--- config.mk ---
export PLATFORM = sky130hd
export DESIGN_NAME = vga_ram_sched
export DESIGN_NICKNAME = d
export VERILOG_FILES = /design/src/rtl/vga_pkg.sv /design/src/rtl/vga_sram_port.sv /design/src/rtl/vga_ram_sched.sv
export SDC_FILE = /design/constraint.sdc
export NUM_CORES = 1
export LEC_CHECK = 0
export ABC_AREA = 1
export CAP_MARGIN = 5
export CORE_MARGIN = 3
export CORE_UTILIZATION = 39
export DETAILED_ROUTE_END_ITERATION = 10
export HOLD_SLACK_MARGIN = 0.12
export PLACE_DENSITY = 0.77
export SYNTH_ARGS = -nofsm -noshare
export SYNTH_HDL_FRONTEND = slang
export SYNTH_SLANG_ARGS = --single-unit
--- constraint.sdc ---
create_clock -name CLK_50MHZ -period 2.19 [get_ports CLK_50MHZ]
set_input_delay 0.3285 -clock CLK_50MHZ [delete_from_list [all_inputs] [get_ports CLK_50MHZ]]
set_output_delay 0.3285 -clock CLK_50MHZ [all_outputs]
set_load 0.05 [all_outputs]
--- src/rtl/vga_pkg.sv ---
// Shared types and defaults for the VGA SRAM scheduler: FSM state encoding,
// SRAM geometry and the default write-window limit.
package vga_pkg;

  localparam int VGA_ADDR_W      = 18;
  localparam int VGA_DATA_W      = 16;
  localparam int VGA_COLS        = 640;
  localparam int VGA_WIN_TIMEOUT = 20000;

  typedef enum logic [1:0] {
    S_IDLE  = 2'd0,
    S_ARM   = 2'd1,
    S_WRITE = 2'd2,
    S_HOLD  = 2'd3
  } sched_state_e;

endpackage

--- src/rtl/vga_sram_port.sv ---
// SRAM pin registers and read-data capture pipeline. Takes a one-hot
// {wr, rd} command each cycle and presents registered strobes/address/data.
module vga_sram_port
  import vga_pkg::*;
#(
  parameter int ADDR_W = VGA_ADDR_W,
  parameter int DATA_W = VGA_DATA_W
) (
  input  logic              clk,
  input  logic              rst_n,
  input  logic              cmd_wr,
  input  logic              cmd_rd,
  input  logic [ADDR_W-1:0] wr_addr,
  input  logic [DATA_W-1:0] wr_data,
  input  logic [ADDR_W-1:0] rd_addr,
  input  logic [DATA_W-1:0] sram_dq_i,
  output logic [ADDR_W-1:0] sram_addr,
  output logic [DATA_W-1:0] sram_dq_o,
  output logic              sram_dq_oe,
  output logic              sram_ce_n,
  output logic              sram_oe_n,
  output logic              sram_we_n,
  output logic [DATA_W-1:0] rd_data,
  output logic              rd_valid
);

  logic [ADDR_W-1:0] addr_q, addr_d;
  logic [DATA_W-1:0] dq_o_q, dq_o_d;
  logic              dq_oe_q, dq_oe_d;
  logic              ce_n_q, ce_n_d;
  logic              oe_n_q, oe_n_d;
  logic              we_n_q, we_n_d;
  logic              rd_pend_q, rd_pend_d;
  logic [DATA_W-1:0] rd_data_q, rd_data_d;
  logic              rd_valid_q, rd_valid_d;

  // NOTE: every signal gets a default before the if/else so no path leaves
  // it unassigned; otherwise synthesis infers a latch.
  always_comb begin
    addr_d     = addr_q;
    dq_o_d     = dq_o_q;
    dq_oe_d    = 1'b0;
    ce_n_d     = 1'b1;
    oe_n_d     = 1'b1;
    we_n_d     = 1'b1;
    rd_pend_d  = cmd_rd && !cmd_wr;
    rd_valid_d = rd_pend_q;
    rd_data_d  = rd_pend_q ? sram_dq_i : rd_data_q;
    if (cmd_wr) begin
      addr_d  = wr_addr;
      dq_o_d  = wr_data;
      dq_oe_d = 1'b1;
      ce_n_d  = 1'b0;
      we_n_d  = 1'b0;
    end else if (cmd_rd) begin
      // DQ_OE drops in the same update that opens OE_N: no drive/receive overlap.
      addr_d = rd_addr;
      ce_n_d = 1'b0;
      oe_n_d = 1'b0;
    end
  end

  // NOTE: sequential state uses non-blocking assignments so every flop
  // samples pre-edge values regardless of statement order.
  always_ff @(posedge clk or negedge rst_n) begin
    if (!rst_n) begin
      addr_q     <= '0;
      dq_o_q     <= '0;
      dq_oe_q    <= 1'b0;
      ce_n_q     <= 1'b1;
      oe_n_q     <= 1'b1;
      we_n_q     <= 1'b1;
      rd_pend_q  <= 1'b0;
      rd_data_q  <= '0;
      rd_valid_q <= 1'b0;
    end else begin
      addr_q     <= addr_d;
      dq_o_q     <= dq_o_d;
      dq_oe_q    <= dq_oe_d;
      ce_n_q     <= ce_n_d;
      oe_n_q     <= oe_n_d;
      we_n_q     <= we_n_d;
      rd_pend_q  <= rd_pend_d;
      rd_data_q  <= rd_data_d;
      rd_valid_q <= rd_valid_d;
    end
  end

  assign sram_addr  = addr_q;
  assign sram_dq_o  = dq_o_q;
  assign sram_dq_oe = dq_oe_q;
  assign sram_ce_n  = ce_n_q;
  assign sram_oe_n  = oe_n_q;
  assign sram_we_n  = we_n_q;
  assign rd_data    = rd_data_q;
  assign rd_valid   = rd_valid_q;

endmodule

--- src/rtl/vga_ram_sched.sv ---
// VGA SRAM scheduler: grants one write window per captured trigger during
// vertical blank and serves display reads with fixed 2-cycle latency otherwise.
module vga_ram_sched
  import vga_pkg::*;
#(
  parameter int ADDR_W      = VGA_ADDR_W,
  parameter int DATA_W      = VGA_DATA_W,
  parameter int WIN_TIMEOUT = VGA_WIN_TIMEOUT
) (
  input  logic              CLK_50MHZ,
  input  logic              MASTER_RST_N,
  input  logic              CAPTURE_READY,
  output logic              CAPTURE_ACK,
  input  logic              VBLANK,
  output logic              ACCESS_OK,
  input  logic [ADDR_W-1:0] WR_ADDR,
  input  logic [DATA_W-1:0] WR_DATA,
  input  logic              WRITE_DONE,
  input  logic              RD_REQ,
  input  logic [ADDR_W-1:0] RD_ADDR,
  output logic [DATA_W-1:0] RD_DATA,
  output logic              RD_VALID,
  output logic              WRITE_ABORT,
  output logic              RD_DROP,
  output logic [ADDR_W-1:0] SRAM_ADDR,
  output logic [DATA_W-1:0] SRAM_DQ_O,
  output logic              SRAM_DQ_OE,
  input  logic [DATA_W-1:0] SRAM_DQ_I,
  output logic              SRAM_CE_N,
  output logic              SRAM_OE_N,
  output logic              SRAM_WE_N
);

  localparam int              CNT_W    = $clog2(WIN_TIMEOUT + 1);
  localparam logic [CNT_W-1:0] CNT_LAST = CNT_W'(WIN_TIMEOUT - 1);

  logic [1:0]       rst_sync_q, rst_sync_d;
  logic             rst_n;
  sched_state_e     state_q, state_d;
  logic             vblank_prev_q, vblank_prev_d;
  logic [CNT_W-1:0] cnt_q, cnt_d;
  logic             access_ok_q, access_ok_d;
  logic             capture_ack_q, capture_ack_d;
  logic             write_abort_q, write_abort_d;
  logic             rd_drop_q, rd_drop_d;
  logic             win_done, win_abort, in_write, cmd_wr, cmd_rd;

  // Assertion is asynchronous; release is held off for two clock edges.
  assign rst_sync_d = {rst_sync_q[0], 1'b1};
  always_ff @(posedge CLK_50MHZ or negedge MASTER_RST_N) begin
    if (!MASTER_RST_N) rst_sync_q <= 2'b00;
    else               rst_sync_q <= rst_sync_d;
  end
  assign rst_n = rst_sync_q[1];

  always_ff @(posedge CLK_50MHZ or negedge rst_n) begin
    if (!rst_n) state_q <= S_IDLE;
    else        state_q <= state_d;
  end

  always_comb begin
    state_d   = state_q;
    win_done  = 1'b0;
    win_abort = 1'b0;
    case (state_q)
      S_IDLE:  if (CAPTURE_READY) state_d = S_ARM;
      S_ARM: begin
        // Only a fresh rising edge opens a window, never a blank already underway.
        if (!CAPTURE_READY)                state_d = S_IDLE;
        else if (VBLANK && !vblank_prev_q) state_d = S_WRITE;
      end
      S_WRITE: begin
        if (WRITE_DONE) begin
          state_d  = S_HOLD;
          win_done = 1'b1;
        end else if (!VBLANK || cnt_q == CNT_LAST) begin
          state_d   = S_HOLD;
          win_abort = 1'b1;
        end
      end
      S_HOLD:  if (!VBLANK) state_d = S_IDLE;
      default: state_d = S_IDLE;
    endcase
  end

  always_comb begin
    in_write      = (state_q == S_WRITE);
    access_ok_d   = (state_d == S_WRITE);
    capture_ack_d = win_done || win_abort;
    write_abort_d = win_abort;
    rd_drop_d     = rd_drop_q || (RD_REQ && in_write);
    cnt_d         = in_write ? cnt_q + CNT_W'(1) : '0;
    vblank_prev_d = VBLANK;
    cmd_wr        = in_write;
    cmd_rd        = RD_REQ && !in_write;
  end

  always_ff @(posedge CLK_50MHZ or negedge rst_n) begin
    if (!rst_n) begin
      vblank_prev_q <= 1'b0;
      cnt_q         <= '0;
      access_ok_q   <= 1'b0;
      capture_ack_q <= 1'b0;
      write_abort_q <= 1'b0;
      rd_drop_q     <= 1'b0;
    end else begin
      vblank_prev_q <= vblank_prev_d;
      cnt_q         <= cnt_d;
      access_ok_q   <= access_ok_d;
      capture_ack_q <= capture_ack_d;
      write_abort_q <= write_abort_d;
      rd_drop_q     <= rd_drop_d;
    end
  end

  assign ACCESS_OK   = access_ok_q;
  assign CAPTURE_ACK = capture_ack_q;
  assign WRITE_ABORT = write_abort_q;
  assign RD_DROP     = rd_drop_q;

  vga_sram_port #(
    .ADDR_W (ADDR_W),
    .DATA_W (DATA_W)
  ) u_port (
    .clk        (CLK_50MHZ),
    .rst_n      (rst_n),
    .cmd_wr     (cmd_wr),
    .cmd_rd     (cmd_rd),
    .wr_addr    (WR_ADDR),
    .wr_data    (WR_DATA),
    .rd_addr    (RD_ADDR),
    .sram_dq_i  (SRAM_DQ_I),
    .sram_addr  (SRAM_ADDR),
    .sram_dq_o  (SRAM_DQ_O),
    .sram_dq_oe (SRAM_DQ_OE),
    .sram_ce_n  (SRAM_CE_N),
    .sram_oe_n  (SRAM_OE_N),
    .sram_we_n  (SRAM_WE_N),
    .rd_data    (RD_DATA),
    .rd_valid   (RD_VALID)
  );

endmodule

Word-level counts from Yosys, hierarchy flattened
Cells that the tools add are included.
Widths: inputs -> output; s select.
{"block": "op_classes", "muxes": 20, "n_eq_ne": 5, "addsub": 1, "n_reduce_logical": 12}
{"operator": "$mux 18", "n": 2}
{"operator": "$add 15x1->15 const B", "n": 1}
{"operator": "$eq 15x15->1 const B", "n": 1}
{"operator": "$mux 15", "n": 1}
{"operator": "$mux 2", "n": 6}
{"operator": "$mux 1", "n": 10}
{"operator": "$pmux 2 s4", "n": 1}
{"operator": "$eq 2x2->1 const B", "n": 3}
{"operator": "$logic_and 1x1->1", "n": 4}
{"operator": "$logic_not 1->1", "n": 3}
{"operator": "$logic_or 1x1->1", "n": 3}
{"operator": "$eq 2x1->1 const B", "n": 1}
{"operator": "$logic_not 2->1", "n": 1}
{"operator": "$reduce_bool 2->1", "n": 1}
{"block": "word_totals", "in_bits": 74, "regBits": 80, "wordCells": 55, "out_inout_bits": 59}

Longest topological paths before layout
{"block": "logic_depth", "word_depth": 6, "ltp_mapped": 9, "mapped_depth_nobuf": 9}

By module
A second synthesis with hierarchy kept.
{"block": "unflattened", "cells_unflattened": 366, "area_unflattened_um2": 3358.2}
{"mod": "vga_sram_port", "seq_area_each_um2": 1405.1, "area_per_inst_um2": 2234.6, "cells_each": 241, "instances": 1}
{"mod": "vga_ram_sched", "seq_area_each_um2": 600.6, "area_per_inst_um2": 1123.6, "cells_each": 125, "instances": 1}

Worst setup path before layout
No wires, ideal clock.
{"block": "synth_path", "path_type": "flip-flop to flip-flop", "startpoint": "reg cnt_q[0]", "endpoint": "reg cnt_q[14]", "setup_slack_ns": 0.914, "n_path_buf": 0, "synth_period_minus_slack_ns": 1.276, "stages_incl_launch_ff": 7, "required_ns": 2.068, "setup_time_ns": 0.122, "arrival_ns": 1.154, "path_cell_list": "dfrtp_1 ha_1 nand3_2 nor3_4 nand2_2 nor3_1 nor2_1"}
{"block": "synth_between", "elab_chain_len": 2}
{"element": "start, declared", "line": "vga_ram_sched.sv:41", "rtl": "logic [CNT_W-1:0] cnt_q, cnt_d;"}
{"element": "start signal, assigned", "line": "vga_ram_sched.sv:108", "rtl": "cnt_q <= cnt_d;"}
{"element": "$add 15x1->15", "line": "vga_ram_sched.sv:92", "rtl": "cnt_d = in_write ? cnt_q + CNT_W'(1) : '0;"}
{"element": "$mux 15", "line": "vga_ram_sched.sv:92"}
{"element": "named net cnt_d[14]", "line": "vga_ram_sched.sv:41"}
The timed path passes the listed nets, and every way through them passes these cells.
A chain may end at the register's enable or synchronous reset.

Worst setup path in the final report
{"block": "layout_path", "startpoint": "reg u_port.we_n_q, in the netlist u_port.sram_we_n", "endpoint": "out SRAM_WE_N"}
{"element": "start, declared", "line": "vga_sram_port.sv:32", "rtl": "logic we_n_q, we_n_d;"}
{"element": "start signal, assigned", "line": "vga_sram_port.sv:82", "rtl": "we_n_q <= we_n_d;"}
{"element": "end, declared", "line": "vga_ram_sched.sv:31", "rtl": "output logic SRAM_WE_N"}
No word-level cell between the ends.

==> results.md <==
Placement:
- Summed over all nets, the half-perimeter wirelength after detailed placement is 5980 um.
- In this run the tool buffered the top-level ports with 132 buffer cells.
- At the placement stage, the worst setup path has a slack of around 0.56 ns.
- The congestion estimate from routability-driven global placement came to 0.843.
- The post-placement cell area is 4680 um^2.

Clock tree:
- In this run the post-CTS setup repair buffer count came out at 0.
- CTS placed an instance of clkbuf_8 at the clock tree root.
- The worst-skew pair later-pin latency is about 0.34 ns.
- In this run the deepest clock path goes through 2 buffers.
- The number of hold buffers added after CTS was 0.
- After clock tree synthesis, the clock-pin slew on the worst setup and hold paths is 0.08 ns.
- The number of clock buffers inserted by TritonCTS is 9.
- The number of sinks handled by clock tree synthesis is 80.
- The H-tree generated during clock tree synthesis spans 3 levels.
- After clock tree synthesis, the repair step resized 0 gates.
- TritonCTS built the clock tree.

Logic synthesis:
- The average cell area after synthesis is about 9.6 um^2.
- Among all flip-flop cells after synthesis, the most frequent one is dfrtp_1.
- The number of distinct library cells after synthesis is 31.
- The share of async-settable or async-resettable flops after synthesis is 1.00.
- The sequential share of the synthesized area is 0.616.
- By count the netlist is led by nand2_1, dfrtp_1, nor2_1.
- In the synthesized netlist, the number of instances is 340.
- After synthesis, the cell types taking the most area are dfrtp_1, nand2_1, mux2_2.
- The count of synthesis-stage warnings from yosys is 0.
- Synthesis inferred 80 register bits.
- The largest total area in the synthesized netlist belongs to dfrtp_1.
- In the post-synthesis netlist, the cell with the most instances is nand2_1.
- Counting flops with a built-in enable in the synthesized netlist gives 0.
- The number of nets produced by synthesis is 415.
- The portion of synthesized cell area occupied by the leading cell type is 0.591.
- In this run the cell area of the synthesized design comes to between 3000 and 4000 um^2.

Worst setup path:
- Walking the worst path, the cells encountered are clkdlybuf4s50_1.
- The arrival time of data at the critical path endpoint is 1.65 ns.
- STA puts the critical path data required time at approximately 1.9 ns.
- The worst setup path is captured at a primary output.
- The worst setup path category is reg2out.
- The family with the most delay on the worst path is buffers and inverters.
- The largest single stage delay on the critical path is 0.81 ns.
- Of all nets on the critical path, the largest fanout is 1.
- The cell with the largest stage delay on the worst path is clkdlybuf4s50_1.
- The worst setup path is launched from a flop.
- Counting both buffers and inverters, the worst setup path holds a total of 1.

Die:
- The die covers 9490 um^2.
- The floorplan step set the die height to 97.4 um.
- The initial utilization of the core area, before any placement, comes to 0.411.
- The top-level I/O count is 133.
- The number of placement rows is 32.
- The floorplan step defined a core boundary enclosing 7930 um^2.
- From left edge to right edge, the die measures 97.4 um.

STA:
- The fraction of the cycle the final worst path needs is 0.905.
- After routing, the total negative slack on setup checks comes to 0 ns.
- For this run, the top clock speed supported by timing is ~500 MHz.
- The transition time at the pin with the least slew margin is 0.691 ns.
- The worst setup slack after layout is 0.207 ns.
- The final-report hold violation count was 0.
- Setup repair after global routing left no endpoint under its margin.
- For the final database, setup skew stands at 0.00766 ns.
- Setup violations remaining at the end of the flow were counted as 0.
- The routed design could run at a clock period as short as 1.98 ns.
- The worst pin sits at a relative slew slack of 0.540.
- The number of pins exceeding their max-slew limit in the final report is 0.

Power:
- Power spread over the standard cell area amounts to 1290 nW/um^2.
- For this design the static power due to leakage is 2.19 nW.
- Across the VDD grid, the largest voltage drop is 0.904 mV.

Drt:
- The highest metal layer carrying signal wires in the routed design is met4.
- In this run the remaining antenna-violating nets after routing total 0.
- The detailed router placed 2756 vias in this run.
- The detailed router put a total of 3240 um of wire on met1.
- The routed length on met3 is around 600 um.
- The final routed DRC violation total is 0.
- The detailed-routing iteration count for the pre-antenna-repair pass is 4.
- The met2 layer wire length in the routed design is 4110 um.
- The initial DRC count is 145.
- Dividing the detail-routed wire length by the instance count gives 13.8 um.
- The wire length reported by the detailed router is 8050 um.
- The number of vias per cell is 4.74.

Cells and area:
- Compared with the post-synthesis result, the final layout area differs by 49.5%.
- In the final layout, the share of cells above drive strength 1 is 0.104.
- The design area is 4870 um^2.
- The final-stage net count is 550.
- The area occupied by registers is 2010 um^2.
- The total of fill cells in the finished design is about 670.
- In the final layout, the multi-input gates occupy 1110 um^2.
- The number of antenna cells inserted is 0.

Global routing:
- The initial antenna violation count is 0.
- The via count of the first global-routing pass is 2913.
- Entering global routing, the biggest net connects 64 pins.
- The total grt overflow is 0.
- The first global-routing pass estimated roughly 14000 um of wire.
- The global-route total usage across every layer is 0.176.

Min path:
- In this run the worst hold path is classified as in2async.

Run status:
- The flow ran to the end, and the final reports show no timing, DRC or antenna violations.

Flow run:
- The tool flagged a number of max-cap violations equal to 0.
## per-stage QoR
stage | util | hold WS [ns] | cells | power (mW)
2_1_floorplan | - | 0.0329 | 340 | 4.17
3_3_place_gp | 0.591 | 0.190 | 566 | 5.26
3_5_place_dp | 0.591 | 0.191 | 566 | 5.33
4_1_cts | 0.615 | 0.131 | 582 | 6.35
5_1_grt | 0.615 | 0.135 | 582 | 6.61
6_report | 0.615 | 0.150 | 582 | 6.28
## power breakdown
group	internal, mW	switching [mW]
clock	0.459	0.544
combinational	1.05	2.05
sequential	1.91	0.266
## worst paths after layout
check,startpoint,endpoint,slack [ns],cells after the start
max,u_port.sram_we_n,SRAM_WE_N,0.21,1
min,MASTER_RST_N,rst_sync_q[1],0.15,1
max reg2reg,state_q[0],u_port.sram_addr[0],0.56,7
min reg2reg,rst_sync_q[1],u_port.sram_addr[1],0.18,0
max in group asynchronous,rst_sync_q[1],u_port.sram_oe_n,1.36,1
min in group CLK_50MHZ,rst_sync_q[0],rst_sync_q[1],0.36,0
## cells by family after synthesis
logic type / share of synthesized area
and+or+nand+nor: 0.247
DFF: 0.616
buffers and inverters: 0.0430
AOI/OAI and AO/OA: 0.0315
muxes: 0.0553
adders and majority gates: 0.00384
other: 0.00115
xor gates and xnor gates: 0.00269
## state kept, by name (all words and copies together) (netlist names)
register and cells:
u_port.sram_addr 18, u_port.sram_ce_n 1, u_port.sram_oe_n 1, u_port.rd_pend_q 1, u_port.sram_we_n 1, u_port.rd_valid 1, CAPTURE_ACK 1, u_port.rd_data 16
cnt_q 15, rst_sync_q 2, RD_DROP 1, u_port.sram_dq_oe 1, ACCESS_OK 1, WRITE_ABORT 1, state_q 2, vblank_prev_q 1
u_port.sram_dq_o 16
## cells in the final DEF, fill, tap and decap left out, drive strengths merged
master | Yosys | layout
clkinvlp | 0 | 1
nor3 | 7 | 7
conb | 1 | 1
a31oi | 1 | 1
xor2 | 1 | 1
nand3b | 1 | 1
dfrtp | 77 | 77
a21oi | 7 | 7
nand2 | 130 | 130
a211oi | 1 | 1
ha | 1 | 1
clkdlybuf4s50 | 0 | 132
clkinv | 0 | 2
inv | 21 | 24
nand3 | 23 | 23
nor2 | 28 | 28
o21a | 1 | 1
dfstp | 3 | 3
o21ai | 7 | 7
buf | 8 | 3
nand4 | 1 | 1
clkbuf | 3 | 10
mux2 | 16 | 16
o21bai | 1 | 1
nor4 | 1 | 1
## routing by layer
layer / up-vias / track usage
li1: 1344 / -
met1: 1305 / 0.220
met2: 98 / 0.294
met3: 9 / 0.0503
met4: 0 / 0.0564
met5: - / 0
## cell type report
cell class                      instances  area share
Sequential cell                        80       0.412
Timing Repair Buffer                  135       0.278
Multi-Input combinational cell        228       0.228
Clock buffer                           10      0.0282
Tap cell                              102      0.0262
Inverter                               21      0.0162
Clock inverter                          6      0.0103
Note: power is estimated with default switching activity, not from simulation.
★ ★ ★
◆ What you have to do: Some lines of the material above contain the string "negedge". Please state how many, giving the number alone.

◆ Solution for this problem: 4